◆ **THE TASK**
The output is the lines below from the one with "AOI/OAI and AO/OA: 20.1" through the one with "606 | 0.282 |", both included, printed exactly and with no other line.

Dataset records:

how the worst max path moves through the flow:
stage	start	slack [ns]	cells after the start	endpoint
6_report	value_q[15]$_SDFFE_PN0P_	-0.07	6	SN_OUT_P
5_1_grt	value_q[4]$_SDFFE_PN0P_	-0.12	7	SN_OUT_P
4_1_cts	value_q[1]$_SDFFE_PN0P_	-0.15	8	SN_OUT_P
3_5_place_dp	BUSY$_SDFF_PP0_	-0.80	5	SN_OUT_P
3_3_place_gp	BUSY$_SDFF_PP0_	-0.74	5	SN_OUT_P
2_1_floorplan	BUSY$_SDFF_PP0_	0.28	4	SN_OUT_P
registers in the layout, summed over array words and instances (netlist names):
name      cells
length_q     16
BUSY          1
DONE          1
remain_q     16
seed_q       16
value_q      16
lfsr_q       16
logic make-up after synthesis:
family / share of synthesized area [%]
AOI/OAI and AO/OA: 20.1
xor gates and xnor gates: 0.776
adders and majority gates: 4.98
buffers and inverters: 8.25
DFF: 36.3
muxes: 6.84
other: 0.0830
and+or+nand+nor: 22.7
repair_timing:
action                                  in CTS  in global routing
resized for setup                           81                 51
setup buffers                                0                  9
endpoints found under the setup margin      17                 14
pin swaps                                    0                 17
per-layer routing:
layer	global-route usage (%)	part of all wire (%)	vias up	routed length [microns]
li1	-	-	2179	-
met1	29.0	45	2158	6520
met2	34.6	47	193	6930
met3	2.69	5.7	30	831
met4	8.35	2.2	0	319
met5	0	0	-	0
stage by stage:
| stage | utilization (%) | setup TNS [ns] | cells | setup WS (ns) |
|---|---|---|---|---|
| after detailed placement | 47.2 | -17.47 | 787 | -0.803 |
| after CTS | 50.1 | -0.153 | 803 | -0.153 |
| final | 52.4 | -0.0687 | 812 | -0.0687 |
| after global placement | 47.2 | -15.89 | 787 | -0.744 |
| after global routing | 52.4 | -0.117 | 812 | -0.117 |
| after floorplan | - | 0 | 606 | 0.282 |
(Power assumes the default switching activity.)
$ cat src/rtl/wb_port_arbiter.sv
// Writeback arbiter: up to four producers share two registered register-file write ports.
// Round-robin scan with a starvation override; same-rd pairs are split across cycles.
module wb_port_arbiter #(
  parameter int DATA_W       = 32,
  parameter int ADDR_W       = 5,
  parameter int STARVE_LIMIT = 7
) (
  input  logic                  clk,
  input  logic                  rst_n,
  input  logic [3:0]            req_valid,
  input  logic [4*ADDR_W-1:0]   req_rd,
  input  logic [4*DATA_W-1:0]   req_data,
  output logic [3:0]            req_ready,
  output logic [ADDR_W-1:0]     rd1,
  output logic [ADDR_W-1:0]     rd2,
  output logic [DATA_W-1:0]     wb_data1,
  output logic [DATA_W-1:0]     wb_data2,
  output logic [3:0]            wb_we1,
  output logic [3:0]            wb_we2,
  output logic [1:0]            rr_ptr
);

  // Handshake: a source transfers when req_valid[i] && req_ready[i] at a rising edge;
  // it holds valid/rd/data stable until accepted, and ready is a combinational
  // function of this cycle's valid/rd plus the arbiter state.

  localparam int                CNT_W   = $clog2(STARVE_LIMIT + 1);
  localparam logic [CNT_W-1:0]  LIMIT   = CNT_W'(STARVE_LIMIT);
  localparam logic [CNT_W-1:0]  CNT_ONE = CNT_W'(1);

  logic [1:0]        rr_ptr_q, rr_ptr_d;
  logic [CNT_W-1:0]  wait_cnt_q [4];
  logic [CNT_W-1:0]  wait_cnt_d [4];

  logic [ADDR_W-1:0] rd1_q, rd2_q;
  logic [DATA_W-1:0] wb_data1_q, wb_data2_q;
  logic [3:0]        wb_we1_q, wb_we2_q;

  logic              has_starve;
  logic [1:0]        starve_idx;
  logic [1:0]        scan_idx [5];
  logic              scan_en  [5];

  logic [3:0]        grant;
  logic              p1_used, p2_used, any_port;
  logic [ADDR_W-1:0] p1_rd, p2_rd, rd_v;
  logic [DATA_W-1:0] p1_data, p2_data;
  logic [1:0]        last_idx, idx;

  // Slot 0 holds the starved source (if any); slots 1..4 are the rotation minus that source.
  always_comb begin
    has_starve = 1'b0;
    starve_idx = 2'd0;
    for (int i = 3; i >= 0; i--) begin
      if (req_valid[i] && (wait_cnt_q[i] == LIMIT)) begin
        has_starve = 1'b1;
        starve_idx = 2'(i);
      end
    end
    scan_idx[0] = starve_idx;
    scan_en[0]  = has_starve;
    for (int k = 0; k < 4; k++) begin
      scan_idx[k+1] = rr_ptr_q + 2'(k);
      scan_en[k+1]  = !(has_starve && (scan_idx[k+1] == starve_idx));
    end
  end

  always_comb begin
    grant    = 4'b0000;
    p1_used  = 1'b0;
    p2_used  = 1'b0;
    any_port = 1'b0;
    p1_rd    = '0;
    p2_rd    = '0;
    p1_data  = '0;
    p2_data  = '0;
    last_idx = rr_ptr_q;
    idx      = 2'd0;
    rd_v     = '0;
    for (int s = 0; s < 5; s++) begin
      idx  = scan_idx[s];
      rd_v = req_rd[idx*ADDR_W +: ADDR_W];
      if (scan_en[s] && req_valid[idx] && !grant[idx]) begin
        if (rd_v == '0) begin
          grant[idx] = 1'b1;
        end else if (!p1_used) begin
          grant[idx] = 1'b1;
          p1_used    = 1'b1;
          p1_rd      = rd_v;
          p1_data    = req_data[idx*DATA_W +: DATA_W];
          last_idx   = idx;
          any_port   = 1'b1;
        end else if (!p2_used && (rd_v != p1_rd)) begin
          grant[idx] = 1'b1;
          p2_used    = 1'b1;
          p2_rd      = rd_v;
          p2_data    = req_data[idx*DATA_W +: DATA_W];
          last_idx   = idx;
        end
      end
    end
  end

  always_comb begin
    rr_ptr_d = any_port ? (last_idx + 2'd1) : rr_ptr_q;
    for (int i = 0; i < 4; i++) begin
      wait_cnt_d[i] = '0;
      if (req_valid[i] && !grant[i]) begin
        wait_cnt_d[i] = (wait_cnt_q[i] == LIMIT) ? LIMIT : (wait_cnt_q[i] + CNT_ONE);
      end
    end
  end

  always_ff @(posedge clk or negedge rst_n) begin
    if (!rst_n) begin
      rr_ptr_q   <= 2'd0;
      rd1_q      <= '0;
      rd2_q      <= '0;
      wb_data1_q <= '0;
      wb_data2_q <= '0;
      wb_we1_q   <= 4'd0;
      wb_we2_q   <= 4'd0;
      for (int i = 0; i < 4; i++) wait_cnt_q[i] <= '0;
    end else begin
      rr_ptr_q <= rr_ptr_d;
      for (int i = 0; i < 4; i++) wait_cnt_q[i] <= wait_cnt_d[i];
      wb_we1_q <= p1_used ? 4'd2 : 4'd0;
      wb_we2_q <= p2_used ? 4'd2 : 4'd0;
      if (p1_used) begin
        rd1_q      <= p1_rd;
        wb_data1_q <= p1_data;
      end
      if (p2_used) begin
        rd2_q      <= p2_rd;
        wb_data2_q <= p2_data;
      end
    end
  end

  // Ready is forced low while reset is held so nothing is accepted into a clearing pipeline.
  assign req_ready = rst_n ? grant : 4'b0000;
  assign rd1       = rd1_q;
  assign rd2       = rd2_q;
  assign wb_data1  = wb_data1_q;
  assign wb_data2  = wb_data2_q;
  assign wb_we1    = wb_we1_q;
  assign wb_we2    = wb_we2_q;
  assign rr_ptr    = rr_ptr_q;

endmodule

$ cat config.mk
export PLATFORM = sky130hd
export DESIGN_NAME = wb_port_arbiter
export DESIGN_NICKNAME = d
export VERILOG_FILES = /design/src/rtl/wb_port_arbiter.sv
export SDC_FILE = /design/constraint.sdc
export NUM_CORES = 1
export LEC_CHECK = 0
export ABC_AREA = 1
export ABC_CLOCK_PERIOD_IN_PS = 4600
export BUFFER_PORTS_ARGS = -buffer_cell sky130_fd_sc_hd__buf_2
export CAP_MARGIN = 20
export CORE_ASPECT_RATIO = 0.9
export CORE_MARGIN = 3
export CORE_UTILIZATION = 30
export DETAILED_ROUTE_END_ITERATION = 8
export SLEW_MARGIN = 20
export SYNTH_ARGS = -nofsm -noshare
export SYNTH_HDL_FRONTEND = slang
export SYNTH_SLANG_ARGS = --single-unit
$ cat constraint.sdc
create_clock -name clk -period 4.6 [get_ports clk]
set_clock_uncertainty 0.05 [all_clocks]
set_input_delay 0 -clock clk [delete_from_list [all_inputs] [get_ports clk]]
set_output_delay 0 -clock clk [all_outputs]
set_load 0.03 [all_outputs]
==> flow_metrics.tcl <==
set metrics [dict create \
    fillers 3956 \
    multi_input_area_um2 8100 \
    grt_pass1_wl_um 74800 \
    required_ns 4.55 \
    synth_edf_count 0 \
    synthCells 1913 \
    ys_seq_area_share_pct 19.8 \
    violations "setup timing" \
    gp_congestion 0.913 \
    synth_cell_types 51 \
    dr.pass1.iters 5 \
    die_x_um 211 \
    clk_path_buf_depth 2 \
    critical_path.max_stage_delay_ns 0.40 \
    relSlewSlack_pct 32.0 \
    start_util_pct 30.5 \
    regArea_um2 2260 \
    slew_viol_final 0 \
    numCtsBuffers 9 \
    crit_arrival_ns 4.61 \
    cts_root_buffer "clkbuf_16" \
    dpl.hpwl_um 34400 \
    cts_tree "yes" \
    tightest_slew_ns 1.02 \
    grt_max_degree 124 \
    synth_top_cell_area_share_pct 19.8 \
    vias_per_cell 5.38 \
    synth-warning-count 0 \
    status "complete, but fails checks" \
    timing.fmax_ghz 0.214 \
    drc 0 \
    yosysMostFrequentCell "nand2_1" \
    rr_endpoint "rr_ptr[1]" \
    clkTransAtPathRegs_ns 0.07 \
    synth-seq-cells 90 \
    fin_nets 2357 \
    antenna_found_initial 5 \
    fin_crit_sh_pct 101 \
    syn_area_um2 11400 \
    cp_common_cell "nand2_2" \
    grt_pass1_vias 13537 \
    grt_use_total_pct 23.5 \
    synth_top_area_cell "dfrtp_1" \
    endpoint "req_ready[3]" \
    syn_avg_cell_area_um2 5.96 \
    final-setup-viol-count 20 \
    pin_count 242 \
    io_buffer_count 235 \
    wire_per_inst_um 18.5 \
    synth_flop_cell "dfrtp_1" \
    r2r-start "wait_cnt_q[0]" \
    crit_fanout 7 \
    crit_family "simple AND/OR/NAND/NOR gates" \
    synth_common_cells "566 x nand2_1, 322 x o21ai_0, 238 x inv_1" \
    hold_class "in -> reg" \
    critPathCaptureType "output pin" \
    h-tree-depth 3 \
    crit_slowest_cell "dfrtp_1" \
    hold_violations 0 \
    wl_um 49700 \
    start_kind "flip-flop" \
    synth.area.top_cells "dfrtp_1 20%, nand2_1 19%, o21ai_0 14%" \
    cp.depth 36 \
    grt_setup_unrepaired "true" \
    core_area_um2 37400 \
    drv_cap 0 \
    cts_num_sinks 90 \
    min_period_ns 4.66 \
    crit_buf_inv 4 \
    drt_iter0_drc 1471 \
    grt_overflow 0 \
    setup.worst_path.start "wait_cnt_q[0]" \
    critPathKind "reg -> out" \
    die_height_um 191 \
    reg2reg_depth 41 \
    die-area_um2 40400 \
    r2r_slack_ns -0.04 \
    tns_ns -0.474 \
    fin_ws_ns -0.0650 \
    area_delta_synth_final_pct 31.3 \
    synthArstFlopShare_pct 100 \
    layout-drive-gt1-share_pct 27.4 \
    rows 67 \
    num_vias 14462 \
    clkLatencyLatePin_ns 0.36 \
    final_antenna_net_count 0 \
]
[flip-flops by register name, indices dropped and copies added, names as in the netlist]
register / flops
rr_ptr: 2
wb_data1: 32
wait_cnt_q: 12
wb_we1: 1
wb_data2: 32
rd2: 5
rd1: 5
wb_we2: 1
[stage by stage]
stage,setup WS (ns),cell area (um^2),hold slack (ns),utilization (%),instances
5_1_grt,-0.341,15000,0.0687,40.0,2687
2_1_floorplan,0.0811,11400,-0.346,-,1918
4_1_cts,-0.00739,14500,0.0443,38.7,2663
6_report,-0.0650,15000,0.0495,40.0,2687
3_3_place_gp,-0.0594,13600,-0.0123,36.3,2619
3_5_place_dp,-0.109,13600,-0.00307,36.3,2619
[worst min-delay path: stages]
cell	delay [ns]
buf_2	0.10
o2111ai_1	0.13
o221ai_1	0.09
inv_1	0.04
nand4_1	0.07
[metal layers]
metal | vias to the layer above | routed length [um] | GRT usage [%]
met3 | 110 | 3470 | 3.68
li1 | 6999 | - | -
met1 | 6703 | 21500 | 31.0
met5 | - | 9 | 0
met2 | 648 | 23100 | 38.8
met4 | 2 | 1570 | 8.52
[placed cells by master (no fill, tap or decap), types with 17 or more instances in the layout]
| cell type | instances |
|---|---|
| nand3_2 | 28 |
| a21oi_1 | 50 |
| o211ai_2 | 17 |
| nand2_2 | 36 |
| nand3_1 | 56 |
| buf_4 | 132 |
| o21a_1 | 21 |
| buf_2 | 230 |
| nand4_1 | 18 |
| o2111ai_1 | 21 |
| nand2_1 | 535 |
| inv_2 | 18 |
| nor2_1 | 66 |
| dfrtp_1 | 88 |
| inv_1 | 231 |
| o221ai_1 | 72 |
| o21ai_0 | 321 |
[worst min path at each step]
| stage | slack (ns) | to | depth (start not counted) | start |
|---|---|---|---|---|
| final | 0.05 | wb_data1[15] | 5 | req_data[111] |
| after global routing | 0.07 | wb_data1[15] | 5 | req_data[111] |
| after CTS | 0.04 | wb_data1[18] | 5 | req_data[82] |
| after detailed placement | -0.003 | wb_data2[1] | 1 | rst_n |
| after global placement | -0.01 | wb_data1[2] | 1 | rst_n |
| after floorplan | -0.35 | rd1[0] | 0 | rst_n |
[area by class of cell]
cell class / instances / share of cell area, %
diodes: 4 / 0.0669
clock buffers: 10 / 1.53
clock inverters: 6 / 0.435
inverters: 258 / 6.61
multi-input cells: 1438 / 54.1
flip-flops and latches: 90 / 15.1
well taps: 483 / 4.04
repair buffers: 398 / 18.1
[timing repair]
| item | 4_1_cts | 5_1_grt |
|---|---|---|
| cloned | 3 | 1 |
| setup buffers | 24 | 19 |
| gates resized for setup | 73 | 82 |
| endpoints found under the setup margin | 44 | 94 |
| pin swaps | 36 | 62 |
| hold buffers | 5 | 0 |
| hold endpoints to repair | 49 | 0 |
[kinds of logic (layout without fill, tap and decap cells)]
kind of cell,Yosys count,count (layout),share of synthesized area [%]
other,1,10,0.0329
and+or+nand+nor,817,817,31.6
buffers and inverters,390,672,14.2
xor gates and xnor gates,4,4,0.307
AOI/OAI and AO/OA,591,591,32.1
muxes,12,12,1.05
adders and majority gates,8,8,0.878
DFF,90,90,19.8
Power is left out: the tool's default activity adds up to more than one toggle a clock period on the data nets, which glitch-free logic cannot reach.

◆ **ANSWER SPACE**
AOI/OAI and AO/OA: 20.1
xor gates and xnor gates: 0.776
adders and majority gates: 4.98
buffers and inverters: 8.25
DFF: 36.3
muxes: 6.84
other: 0.0830
and+or+nand+nor: 22.7
repair_timing:
action                                  in CTS  in global routing
resized for setup                           81                 51
setup buffers                                0                  9
endpoints found under the setup margin      17                 14
pin swaps                                    0                 17
per-layer routing:
layer	global-route usage (%)	part of all wire (%)	vias up	routed length [microns]
li1	-	-	2179	-
met1	29.0	45	2158	6520
met2	34.6	47	193	6930
met3	2.69	5.7	30	831
met4	8.35	2.2	0	319
met5	0	0	-	0
stage by stage:
| stage | utilization (%) | setup TNS [ns] | cells | setup WS (ns) |
|---|---|---|---|---|
| after detailed placement | 47.2 | -17.47 | 787 | -0.803 |
| after CTS | 50.1 | -0.153 | 803 | -0.153 |
| final | 52.4 | -0.0687 | 812 | -0.0687 |
| after global placement | 47.2 | -15.89 | 787 | -0.744 |
| after global routing | 52.4 | -0.117 | 812 | -0.117 |
| after floorplan | - | 0 | 606 | 0.282 |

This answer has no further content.